Intervention liminaire de Pierre Laroche à l'Assemblée générale des communistes du 5e arrondissement, le 29 septembre 2007.
J’ai sur cette question 2 images contradictoires :
1 - les 2 cortèges, communiste et socialiste, qui, en février 36 (le 12 ?) convergent, symbole du Front populaire et de ses conquêtes.

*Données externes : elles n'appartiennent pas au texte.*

From an optimization exercise on the open Yosys and OpenROAD flow, aimed at small area, a short achievable clock period and few clock cycles; shortcuts taken in it are not production practice.
At most, simulation tests tie the RTL to the original design; equivalence was not proved.
No functional check of the RTL was part of runs 3 and 4.
Power and IR drop assume default switching activity.

[flow/run.sh]
#!/bin/bash
set -euo pipefail
bash standard.sh SETUP_SLACK_MARGIN=7.0 "BUFFER_PORTS_ARGS=-buffer_cell sky130_fd_sc_hd__buf_1" finish > standard.log 2>&1
[standard.sh]
#!/bin/bash
# synth_recipe.tcl (not shown) runs the flow's synth.tcl, then flattens the netlist and writes it again
# the make line also repeats each setting of config.mk as NAME=value (left out here)
make -C /OpenROAD-flow-scripts/flow DESIGN_CONFIG=/design/flow/config.mk WORK_HOME=/design/flow/orfs CLKGATE_MAP_FILE= SYNTH_SCRIPT=/design/flow/synth_recipe.tcl "${@:-finish}"
[config.mk]
export PLATFORM = sky130hd
export DESIGN_NAME = gem_img_line_decoder
export DESIGN_NICKNAME = gem_img_line_decoder
export VERILOG_FILES = /design/flow/design.v
export SDC_FILE = /design/flow/constraint.sdc
export NUM_CORES = 4
export LEC_CHECK = 0
export CAP_MARGIN = 20
export CORE_MARGIN = 2
export CORE_UTILIZATION = 60
export PLACE_DENSITY = 0.75
export SETUP_SLACK_MARGIN = 5
export SLEW_MARGIN = 20
[constraint.sdc]
create_clock -name core_clock -period 10.5 [get_ports {clk}]
set_input_delay 2.1000 -clock core_clock [delete_from_list [all_inputs] [get_ports {clk}]]
set_output_delay 2.1000 -clock core_clock [all_outputs]
set_load 0.01 [all_outputs]
[design.v]
package gimg_pkg;
  localparam logic [1:0] CFG_PATTERN_BYTES = 2'd0;
  localparam logic [1:0] CFG_LINE_BYTES    = 2'd1;
  localparam logic [1:0] CFG_LINE_TOTAL    = 2'd2;
  localparam logic [3:0]  PATTERN_BYTES_RST = 4'd2;
  localparam logic [15:0] LINE_BYTES_RST    = 16'd80;
  localparam logic [15:0] LINE_TOTAL_RST    = 16'd400;
  localparam logic [1:0] KIND_FILL    = 2'd0;
  localparam logic [1:0] KIND_LITERAL = 2'd1;
  localparam logic [1:0] KIND_PATTERN = 2'd2;
  localparam logic [7:0] TAG_PATTERN = 8'h00;
  localparam logic [7:0] TAG_BITSTR  = 8'h80;
  localparam logic [7:0] REP_MARK    = 8'hff;
  localparam logic [3:0] PH_LINE    = 4'd0;
  localparam logic [3:0] PH_SAW0    = 4'd1;
  localparam logic [3:0] PH_SAW00   = 4'd2;
  localparam logic [3:0] PH_REPN    = 4'd3;
  localparam logic [3:0] PH_TAG     = 4'd4;
  localparam logic [3:0] PH_PCOUNT  = 4'd5;
  localparam logic [3:0] PH_PATTERN = 4'd6;
  localparam logic [3:0] PH_LCOUNT  = 4'd7;
  localparam logic [3:0] PH_LITERAL = 4'd8;
  localparam logic [3:0] PH_LSKIP   = 4'd9;
endpackage
import gimg_pkg::*;
module gem_img_line_decoder (
  input  logic        clk,
  input  logic        rst_n,
  input  logic        in_valid,
  output logic        in_ready,
  input  logic [7:0]  in_data_byte,
  input  logic        in_image_start,
  output logic        out_valid,
  input  logic        out_ready,
  output logic [1:0]  out_run_kind,
  output logic [7:0]  out_fill_byte,
  output logic [63:0] out_pattern_word,
  output logic [15:0] out_byte_count,
  output logic        out_end_of_line,
  output logic [7:0]  out_line_repeats,
  output logic        out_image_done,
  input  logic        cfg_valid,
  output logic        cfg_ready,
  input  logic [1:0]  cfg_index,
  input  logic [15:0] cfg_data
);
  logic [3:0]  plen_r;
  logic [15:0] lb_r;
  logic [15:0] lt_r;
  logic        a_vld, b_vld, ir_r;
  logic [7:0]  a_d, b_d;
  logic        b_s;
  logic [3:0]  ph_r;
  logic [15:0] bl_r;       
  logic [15:0] ll_r;       
  logic        act_r;      
  logic [7:0]  rep_r;      
  logic [10:0] tc_r;       
  logic [2:0]  idx_r;      
  logic        out_vld_r;
  logic [1:0]  kind_r;
  logic [7:0]  fill_r;
  logic [63:0] store_r;
  logic [10:0] cnt_r;      
  logic        eol_r;
  logic [7:0]  reps_r;
  logic        done_r;
  logic in_take, step, a_free, a_new_vld, a_new_s, init;
  logic b_vld_nxt;
  assign in_ready  = ir_r;
  assign in_take   = in_valid && !b_vld;
  assign step      = a_vld && (!out_vld_r || out_ready);
  assign a_free    = !a_vld || step;
  assign a_new_vld = b_vld || in_take;
  assign a_new_s   = b_vld ? b_s : in_image_start;
  assign init      = a_free && a_new_vld && a_new_s;
  assign b_vld_nxt = a_free ? 1'b0 : a_new_vld;
  assign cfg_ready = 1'b1;
  always_ff @(posedge clk) begin
    if (!rst_n) begin
      a_vld <= 1'b0;
      b_vld <= 1'b0;
      ir_r  <= 1'b1;
    end else begin
      if (a_free) a_vld <= a_new_vld;
      b_vld <= b_vld_nxt;
      ir_r  <= !b_vld_nxt;
    end
  end
  always_ff @(posedge clk) begin
    if (a_free) begin
      a_d <= b_vld ? b_d : in_data_byte;
    end
    if (!b_vld) begin
      b_d <= in_data_byte;
      b_s <= in_image_start;
    end
  end
  logic [7:0]  d;
  logic        line_start;
  logic [15:0] bl_e;
  logic        d_zero, d_80, d_ff;
  logic        tagph, solid, lit, patb, first, full, clip_now, emit;
  logic [15:0] cnt;
  logic [16:0] diff;
  logic        eol_s, eol_l, eol_p, eol_c;
  logic [10:0] clip;
  logic [16:0] ll_sub;
  logic        done_c;
  logic [7:0]  reps_c;
  logic        eol_x, done_x;
  logic        more;
  logic [10:0] prod;
  logic [3:0]  ph_nxt;
  logic [15:0] lt_in;
  assign d = a_d;
  assign line_start = (ph_r == PH_LINE);
  assign bl_e       = line_start ? lb_r : bl_r;
  assign d_zero = (d == 8'h00);
  assign d_80   = (d == TAG_BITSTR);
  assign d_ff   = (d == REP_MARK);
  assign tagph = line_start || (ph_r == PH_TAG);
  assign solid = tagph && !d_zero && !d_80;
  assign lit   = (ph_r == PH_LITERAL);
  assign patb  = (ph_r == PH_PATTERN) || ((ph_r == PH_SAW00) && !d_ff);
  assign first = (idx_r == 3'd0);
  assign full  = (idx_r == 3'(plen_r - 4'd1));
  assign clip_now = act_r && (solid || lit || (patb && first));
  assign emit     = act_r && (solid || lit || (patb && full));
  always_comb begin
    if (tagph)    cnt = {9'd0, d[6:0]};
    else if (lit) cnt = 16'd1;
    else          cnt = {5'd0, tc_r};
  end
  assign eol_s = (line_start ? (lb_r[15:7] == 9'd0) : (bl_r[15:7] == 9'd0))
                 && (d[6:0] >= bl_e[6:0]);
  assign eol_l = (bl_r[15:1] == 15'd0);
  assign eol_p = (bl_r[15:11] == 5'd0) && (tc_r >= bl_r[10:0]);
  assign eol_c = tagph ? eol_s : (lit ? eol_l : eol_p);
  assign diff  = {1'b0, bl_e} - {1'b0, cnt};
  assign clip  = eol_c ? bl_e[10:0] : cnt[10:0];
  assign ll_sub = {1'b0, ll_r} - {9'd0, rep_r};
  assign done_c = (ll_r[15:8] == 8'd0) && (ll_r[7:0] <= rep_r);
  assign reps_c = done_c ? ll_r[7:0] : rep_r;
  assign eol_x  = (patb && !first) ? eol_r  : eol_c;
  assign done_x = (patb && !first) ? done_r : done_c;
  assign more = (tc_r[7:0] != 8'd1);
  assign prod = plen_r[3] ? {d, 3'd0} : ({3'd0, d} * {8'd0, plen_r[2:0]});
  assign lt_in = (cfg_valid && cfg_index == CFG_LINE_TOTAL) ? cfg_data : lt_r;
  always_comb begin
    ph_nxt = ph_r;
    case (ph_r)
      PH_LINE, PH_TAG: begin
        if (d_zero)    ph_nxt = line_start ? PH_SAW0 : PH_PCOUNT;
        else if (d_80) ph_nxt = PH_LCOUNT;
        else           ph_nxt = eol_c ? PH_LINE : PH_TAG;
      end
      PH_SAW0:    ph_nxt = d_zero ? PH_SAW00 : PH_PATTERN;
      PH_SAW00, PH_PATTERN: begin
        if (d_ff && ph_r == PH_SAW00) ph_nxt = PH_REPN;
        else if (full)                ph_nxt = eol_x ? PH_LINE : PH_TAG;
        else                          ph_nxt = PH_PATTERN;
      end
      PH_REPN:    ph_nxt = PH_TAG;
      PH_PCOUNT:  ph_nxt = PH_PATTERN;
      PH_LCOUNT:  ph_nxt = d_zero ? PH_TAG : PH_LITERAL;
      PH_LITERAL: begin
        if (more) ph_nxt = eol_c ? PH_LSKIP : PH_LITERAL;
        else      ph_nxt = eol_c ? PH_LINE : PH_TAG;
      end
      PH_LSKIP:   ph_nxt = more ? PH_LSKIP : PH_LINE;
      default:    ph_nxt = PH_LINE;
    endcase
  end
  always_ff @(posedge clk) begin
    if (!rst_n) begin
      act_r <= 1'b0;
    end else if (init) begin
      act_r <= (lt_in != 16'd0);
    end else if (step && emit && eol_x && done_x) begin
      act_r <= 1'b0;
    end
  end
  always_ff @(posedge clk) begin
    if (init) begin
      ph_r  <= PH_LINE;
      ll_r  <= lt_in;
      rep_r <= 8'd1;
    end else if (step) begin
      ph_r <= ph_nxt;
      if (clip_now && eol_c)     ll_r <= ll_sub[15:0];
      if (clip_now && eol_c)     rep_r <= 8'd1;
      else if (ph_r == PH_REPN)  rep_r <= d_zero ? 8'd1 : d;
    end
    if (step) begin
      bl_r <= clip_now ? diff[15:0] : bl_e;
      if (ph_r == PH_SAW0 || ph_r == PH_PCOUNT) tc_r <= prod;
      else if (ph_r == PH_LCOUNT)               tc_r <= {3'd0, d};
      else if (lit || ph_r == PH_LSKIP)         tc_r <= {3'd0, tc_r[7:0] - 8'd1};
      idx_r <= patb ? idx_r + 3'd1 : 3'd0;
    end
  end
  logic       cl_en;
  logic [1:0] kind_n;
  logic [7:0] fill_n;
  logic [7:0] st_wr, st_hold;
  assign cl_en  = step && clip_now;
  assign kind_n = patb ? KIND_PATTERN : (lit ? KIND_LITERAL : KIND_FILL);
  assign fill_n = lit ? d : (patb ? 8'd0 : {8{d[7]}});
  always_ff @(posedge clk) begin
    if (!rst_n) begin
      out_vld_r <= 1'b0;
    end else begin
      out_vld_r <= (step && emit) || (!step && out_vld_r && !out_ready);
    end
  end
  always_ff @(posedge clk) begin
    kind_r <= (kind_n & {2{step}}) | (kind_r & {2{!step}});
    fill_r <= (fill_n & {8{step}}) | (fill_r & {8{!step}});
    cnt_r  <= (clip & {11{cl_en}}) | (cnt_r & {11{!cl_en}});
    eol_r  <= (eol_c & cl_en) | (eol_r & !cl_en);
    reps_r <= (reps_c & {8{cl_en && eol_c}}) | (reps_r & {8{!cl_en}});
    done_r <= (done_c & eol_c & cl_en) | (done_r & !cl_en);
  end
  always_comb begin
    for (int k = 0; k < 8; k++) begin
      st_wr[k]   = step && patb && (idx_r == 3'(k));
      st_hold[k] = !step || (patb && (idx_r != 3'(k)) && (idx_r != 3'd0));
    end
  end
  always_ff @(posedge clk) begin
    for (int k = 0; k < 8; k++) begin
      store_r[8*k +: 8] <= (d & {8{st_wr[k]}}) | (store_r[8*k +: 8] & {8{st_hold[k]}});
    end
  end
  assign out_valid        = out_vld_r;
  assign out_run_kind     = kind_r;
  assign out_fill_byte    = fill_r;
  assign out_pattern_word = store_r;
  assign out_byte_count   = {5'd0, cnt_r};
  assign out_end_of_line  = eol_r;
  assign out_line_repeats = reps_r;
  assign out_image_done   = done_r;
  always_ff @(posedge clk) begin
    if (!rst_n) begin
      plen_r <= PATTERN_BYTES_RST;
      lb_r   <= LINE_BYTES_RST;
      lt_r   <= LINE_TOTAL_RST;
    end else if (cfg_valid) begin
      case (cfg_index)
        CFG_PATTERN_BYTES: begin
          if (cfg_data[3:0] == 4'd0)     plen_r <= 4'd1;
          else if (cfg_data[3:0] > 4'd8) plen_r <= 4'd8;
          else                           plen_r <= cfg_data[3:0];
        end
        CFG_LINE_BYTES: lb_r <= cfg_data;
        CFG_LINE_TOTAL: lt_r <= cfg_data;
        default: begin
        end
      endcase
    end
  end
endmodule
==> flow_metrics.tcl, run 1 <==
set metrics [dict create \
    outcome "no timing/DRC/antenna violations" \
    syn_area_um2 11100 \
    finalHoldViolCount 0 \
    period_share 0.333 \
    ys_warn_count 1 \
    antenna_cells 0 \
    netlist_top_cells_count "134 x dfxtp_1, 130 x nand2_1, 78 x nor2_1, 77 x edfxtp_1, 64 x a21oi_1" \
    rows 49 \
    stdcell_area_um2 13000 \
    cap_violations 0 \
    critPathKind "reg -> reg" \
    min_period_ns 3.49 \
    routedWlPerCell_um 18.9 \
    max_freq_mhz 286 \
    worstPathRequired_ns 10.73 \
    synth_top_area_cell "dfxtp_1" \
    tightestPinTransition_ns 0.939 \
    start_util 0.615 \
    drt_wl_total_mm 29.4 \
    synth_seq_cells 211 \
    power_frac_seq 0.368 \
    hold_ws_ns 0.468 \
    setup_viol 0 \
    pwr-share-clk 0.291 \
    skew_ns 0.00924 \
    first_pass_iters 23 \
    io_pins 135 \
    pwr-share-comb 0.341 \
    synthFlopType "dfxtp_1" \
    synth-edff-count 77 \
    peakVddDrop_v 0.000163 \
    fin_setup_tns_ns 0 \
    yosysUniqueCellTypes 69 \
    hp-class "reg -> reg" \
    critPathArrivalTime_ns 3.73 \
    p_leak_nw 5.16 \
    cts_tree "done" \
    drt_first_iter_violations 881 \
    cts_inserted_buffers 23 \
    rsz0062_at_grt "true" \
    io_buffers 128 \
    place_hpwl_mm 19.6 \
    fp.dieH_um 140 \
    yosysTopAreaCellShare 0.241 \
    remaining_drc_errors 0 \
    clock-sinks 211 \
    grt_max_degree 71 \
    die_w_um 140 \
    switchingPower_uw 952 \
    grt_use_total 0.288 \
    vias 9440 \
    regArea_um2 5010 \
    worstSetupStartpointType "flip-flop" \
    grt_pass1_vias 8695 \
    slew_viol_final 0 \
    synth.area.top_cells "dfxtp_1 24%, edfxtp_1 21%, ha_1 5.4%" \
    grt_first_pass_wirelength_mm 45.9 \
    p_int_mw 1.87 \
    p_total_mw 2.82 \
    yosysMostFrequentCell "dfxtp_1" \
    gp_congestion 0.912 \
    clockBufferDepth 3 \
    insertion_delay_ns 0.52 \
    postSynthCellCount 1175 \
    grt_antenna_before_repair 0 \
    path_clk_slew_ns 0.06 \
    dieArea_um2 19600 \
    coreArea_um2 18100 \
    post_dp_cell_area_um2 11700 \
    overflow 0 \
    ys_seq_area_frac 0.449 \
    crit_path_max_fanout 8 \
    drtAntennaViolNets 0 \
    async_flop_share 0 \
    nNetsFinal 1398 \
    area_delta_synth_final_pct 16.8 \
    drive_gt1_frac 0.111 \
    power_density_nw_per_um2 217 \
    multi_input_area_um2 5670 \
    max-slew-margin-rel 0.373 \
    vias_per_cell 6.07 \
    swShare 0.337 \
    cts_root_buf "clkbuf_16" \
    cp-end-kind "flip-flop" \
    avgSynthCellArea_um2 9.47 \
    htreeDepth 1 \
    fillers 1372 \
]
[worst max-delay path, stage by stage, from the launching register on]
cell and delay (ns):
dfxtp_4 0.38, nor4_4 0.36, buf_12 0.16, mux2i_4 0.26, inv_2 0.08, ha_4 0.27
inv_2 0.04, a221oi_2 0.27, a2111oi_2 0.07, nor4_1 0.33, o21ai_1 0.11, nand3_2 0.12
a21oi_4 0.05, buf_12 0.17, buf_12 0.13, o21ai_4 0.20, clkbuf_16 0.19
[repair_timing]
action / in CTS / in global routing
buffers inserted: 13 / 25
pin swaps: 1 / 9
setup endpoints to repair: 134 / 125
hold buffers: 0 / 0
gates resized for setup: 17 / 21
gates cloned: 0 / 2
[routing by layer]
| layer | track usage | routed length, um |
|---|---|---|
| met5 | 0 | 0 |
| met4 | 0.0813 | 917 |
| met3 | 0.0468 | 2230 |
| met2 | 0.459 | 13500 |
| met1 | 0.408 | 12800 |
[power by group through the flow]
stage	Sequential (mW)	Combinational, mW	Clock, mW
2_1_floorplan	1.03	0.673	0
3_3_place_gp	1.06	0.808	0
3_5_place_dp	1.06	0.820	0
4_1_cts	1.04	0.850	0.827
5_1_grt	1.05	1.06	0.859
6_report	1.04	0.963	0.821
[worst paths after layout]
kind	from	end	slack, ns	depth (start not counted)
worst min-delay path	store_r[4]$_DFF_P_	store_r[4]$_DFF_P_	0.47	1
worst max register to register	ph_r[1]$_SDFFE_PP0P_	ll_r[3]$_DFFE_PP_	7.01	16
worst min register to register	store_r[4]$_DFF_P_	store_r[4]$_DFF_P_	0.47	1
worst max-delay path	ph_r[1]$_SDFFE_PP0P_	ll_r[3]$_DFFE_PP_	7.01	16
[through the flow]
stage,cells,util,worst slack (ns)
after detailed placement,1474,0.647,5.97
after floorplan,1179,-,6.90
after CTS,1529,0.700,7.00
final,1556,0.719,7.01
after global routing,1556,0.719,6.84
after global placement,1474,0.647,6.02
[cell usage in the layout, fill, tap and decap left out, types with 8 or more instances in the layout]
cell / n
xor2_1: 18
a21boi_0: 20
o21ai_1: 11
a32o_1: 24
fa_1: 8
o21a_1: 8
a32oi_1: 8
o21ai_0: 60
edfxtp_1: 77
nor2b_1: 34
buf_1: 128
nor4_1: 13
mux2i_1: 41
nor3_1: 14
dfxtp_1: 127
ha_1: 47
nand2_1: 129
clkbuf_16: 27
buf_4: 45
nor2_1: 77
a22o_1: 35
nand4_1: 11
a21oi_1: 64
nand3_1: 24
nand2b_1: 11
o31ai_1: 12
xnor2_1: 21
mux2_2: 13
and2_1: 10
inv_1: 57
[area by class of cell]
type,count,area share
clock buffer,32,0.0526
clock inverter,10,0.00741
tap,229,0.0220
inverter,63,0.0185
timing repair buffer,182,0.0772
multi-input combinational,829,0.436
sequential,211,0.386
[cell families after synthesis]
kind of cell	share of synthesized area
XOR/XNOR	0.0307
other	0.000675
buffers and inverters	0.0517
AND/OR/NAND/NOR	0.160
AO/OA/AOI/OAI	0.186
adder cells (fa/ha/maj)	0.0713
multiplexers	0.0510
flip-flops	0.449
Testbench counts, summed over its fixed seeds: cycles 18,194.
==> run 2: changes to the inputs <==
==> flow/run.sh (replaced) <==
#!/bin/bash
set -euo pipefail
bash standard.sh SETUP_SLACK_MARGIN=7.4 "BUFFER_PORTS_ARGS=-buffer_cell sky130_fd_sc_hd__buf_1" finish > standard.log 2>&1
==> run 2 against run 1 <==
Synthesized area unchanged. Routed wire length increased by 8.2%. Maximum frequency increased by 8.5%. Setup slack improved by 0.27 ns. Die area unchanged. Synthesized cell count unchanged. Cell count increased by 1.5%. Largest cell class unchanged. Largest power group is now combinational cells.
==> flow_metrics.tcl, run 2 <==
set metrics [dict create \
    outcome "no timing/DRC/antenna violations" \
    cts_root_buf "clkbuf_16" \
    async_flop_share 0 \
    grt_first_pass_wirelength_mm 48.8 \
    p_leak_nw 5.76 \
    finalHoldViolCount 0 \
    start_util 0.615 \
    stdcell_area_um2 13700 \
    setup_viol 0 \
    period_share 0.307 \
    worstSetupStartpointType "flip-flop" \
    routedWlPerCell_um 20.2 \
    critPathKind "reg -> reg" \
    area_delta_synth_final_pct 23.6 \
    rows 49 \
    reg2reg_depth 15 \
    vias_per_cell 6.27 \
    nNetsFinal 1420 \
    ctsHoldBuffers 0 \
    grt_use_total 0.308 \
    layout_commonest_cell "nand2_1" \
    place_hpwl_mm 20.0 \
    worstPathRequired_ns 10.72 \
    rsz0062_at_grt "true" \
    r2r-start "ph_r[0]$_SDFFE_PP0P_" \
    syn_area_um2 11100 \
    rrSetupSlack_ns 7.28 \
    max-slew-margin-rel 0.451 \
    grt_max_degree 41 \
    avgSynthCellArea_um2 9.47 \
    overflow 0 \
    synth-edff-count 77 \
    ys_warn_count 1 \
    cap_violations 0 \
    die_w_um 140 \
    path_clk_slew_ns 0.07 \
    tightestPinTransition_ns 0.820 \
    io_buffers 128 \
    ys_seq_area_frac 0.449 \
    insertion_delay_ns 0.53 \
    crit_path_max_fanout 16 \
    grt_antenna_before_repair 0 \
    hold_depth 2 \
    synth_top_area_cell "dfxtp_1" \
    critPathArrivalTime_ns 3.44 \
    hp-class "reg -> reg" \
    drtAntennaViolNets 0 \
    netlist_top_cells_count "134 x dfxtp_1, 130 x nand2_1, 78 x nor2_1, 77 x edfxtp_1, 64 x a21oi_1" \
    gp_congestion 0.936 \
    slew_viol_final 0 \
    io_pins 135 \
    cts_inserted_buffers 23 \
    yosysUniqueCellTypes 69 \
    max_freq_mhz 310 \
    synth_top_family_by_area "compound AO/OA/AOI/OAI gates" \
    synth.area.top_cells "dfxtp_1 24%, edfxtp_1 21%, ha_1 5.4%" \
    vias 9900 \
    clockBufferDepth 3 \
    fin_setup_tns_ns 0 \
    remaining_drc_errors 0 \
    synth_seq_cells 211 \
    post_dp_cell_area_um2 11800 \
    dieArea_um2 19600 \
    min_from "reps_r[4]$_DFF_P_" \
    postSynthCellCount 1175 \
    whs_endpoint "reps_r[4]$_DFF_P_" \
    peakVddDrop_v 0.000136 \
    final_cell_mix "128 x nand2_1, 77 x edfxtp_1, 73 x nor2_1" \
    skew_ns 0.0267 \
    synth_mux_area_frac 0.0510 \
    fp.dieH_um 140 \
    grt_pass1_vias 9246 \
    synthAdderAreaFrac 0.0713 \
    drt_first_iter_violations 982 \
    htreeDepth 1 \
    clock-sinks 211 \
    synth-xor-area-share 0.0307 \
    cp-end-kind "flip-flop" \
    synth_simple_gate_area_share 0.160 \
    r2r_end "ll_r[8]$_DFFE_PP_" \
    power_density_nw_per_um2 214 \
    synth_compound_area_frac 0.186 \
    drt_wl_total_mm 31.8 \
    cts_tree "done" \
    coreArea_um2 18100 \
    synthFlopType "dfxtp_1" \
    min_period_ns 3.22 \
    first_pass_iters 22 \
    drive_gt1_frac 0.267 \
    yosysMostFrequentCell "dfxtp_1" \
    final_util 0.760 \
    yosysTopAreaCellShare 0.241 \
]
run 2: critical path: stages, from the launching register on:
cell and delay (ns):
dfxtp_4 0.37, nor4_4 0.36, buf_12 0.17, mux2i_4 0.25, inv_1 0.07, ha_1 0.28, inv_2 0.05, a221oi_2 0.30
a2111oi_2 0.06, nor4_1 0.21, o21ai_1 0.14, nand3_2 0.12, a21oi_4 0.05, buf_12 0.17, o21ai_4 0.14, buf_12 0.17
run 2: cells by family after synthesis:
kind of cell    Yosys count
xor+xnor                 39
fa+ha+maj                59
mux                      55
compound gates          302
buf+inv                 139
other cells               2
simple gates            368
flops                   211
run 2: how the worst max path moves through the flow:
stage                                     from                   to  slack, ns  depth (start not counted)
after CTS                            flip-flop      out_end_of_line       7.27                          1
final                     ph_r[0]$_SDFFE_PP0P_    ll_r[8]$_DFFE_PP_       7.28                         15
after global placement               out_ready  store_r[20]$_DFF_P_       6.38                          7
after global routing      ph_r[0]$_SDFFE_PP0P_            flip-flop       7.18                         15
after detailed placement  ph_r[3]$_SDFFE_PP0P_   act_r$_SDFFE_PN0P_       6.28                         16
after floorplan           ph_r[3]$_SDFFE_PP0P_    ll_r[0]$_DFFE_PP_       6.91                         17
run 2: final cells by class:
class	instances	area (um^2)
diodes	1	2.50
inverters	63	274
well taps	229	287
clock buffers	30	664
repair inverters	1	8.76
clock inverters	12	125
repair buffers	203	1390
fillers	1266	4340
flip-flops and latches	211	5100
multi-input cells	829	5900
run 2: timing repair:
action	CTS	global route
resized for setup	156	114
buffers inserted	43	18
cloned	2	1
endpoints found under the setup margin	268	162
pin swaps	12	14
run 2: stage by stage:
stage          hold WS [ns]  setup WS, ns  total power, mW  instances
2_1_floorplan         0.441          6.91             1.72       1179
3_3_place_gp          0.450          6.38             1.88       1472
3_5_place_dp          0.438          6.28             1.90       1472
4_1_cts               0.459          7.27             2.84       1559
5_1_grt               0.474          7.18             3.09       1578
6_report              0.451          7.28             2.95       1579
run 2: where the power goes:
| part | internal (mW) | switching [mW] |
|---|---|---|
| clock network | 0.499 | 0.342 |
| registers | 0.971 | 0.0765 |
| logic | 0.473 | 0.587 |
run 2: metal layers:
layer,global-route usage,wire length [um],up-vias
li1,-,-,4542
met1,0.422,13200,4770
met2,0.493,14800,502
met3,0.0561,2630,86
met4,0.112,1210,0
met5,0,0,-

2 - sans remonter à l’Union sacrée (le parti socialiste prenant une position identique à celle de la droite dans de nombreux pays européens, dont le nôtre) avant la Guerre de 14-18 (qui est quand même un des points de cristallisation de la création du PCF et d’autres PC), on peut rappeler la succession d’échecs de l’union de « la gauche » : la fin du Front populaire (la « pause », la non-intervention aux côtés des républicains espagnols dans la guerre d’Espagne de la part du gouvernement Léon Blum), puis la guerre (1954-1962) contre l’indépendance algérienne (Guy Mollet), l’abandon d’un projet de transformations sociales et démocratiques en 83 (Mitterrand), les échecs de notre participation gouvernementale à 2 reprises (Mauroy, Jospin). Enfin la piteuse opération S. Royal. Et maintenant, de plus en plus, la tentation du PS de s’allier au centre, d’aller vers le MODEM de Bayrou.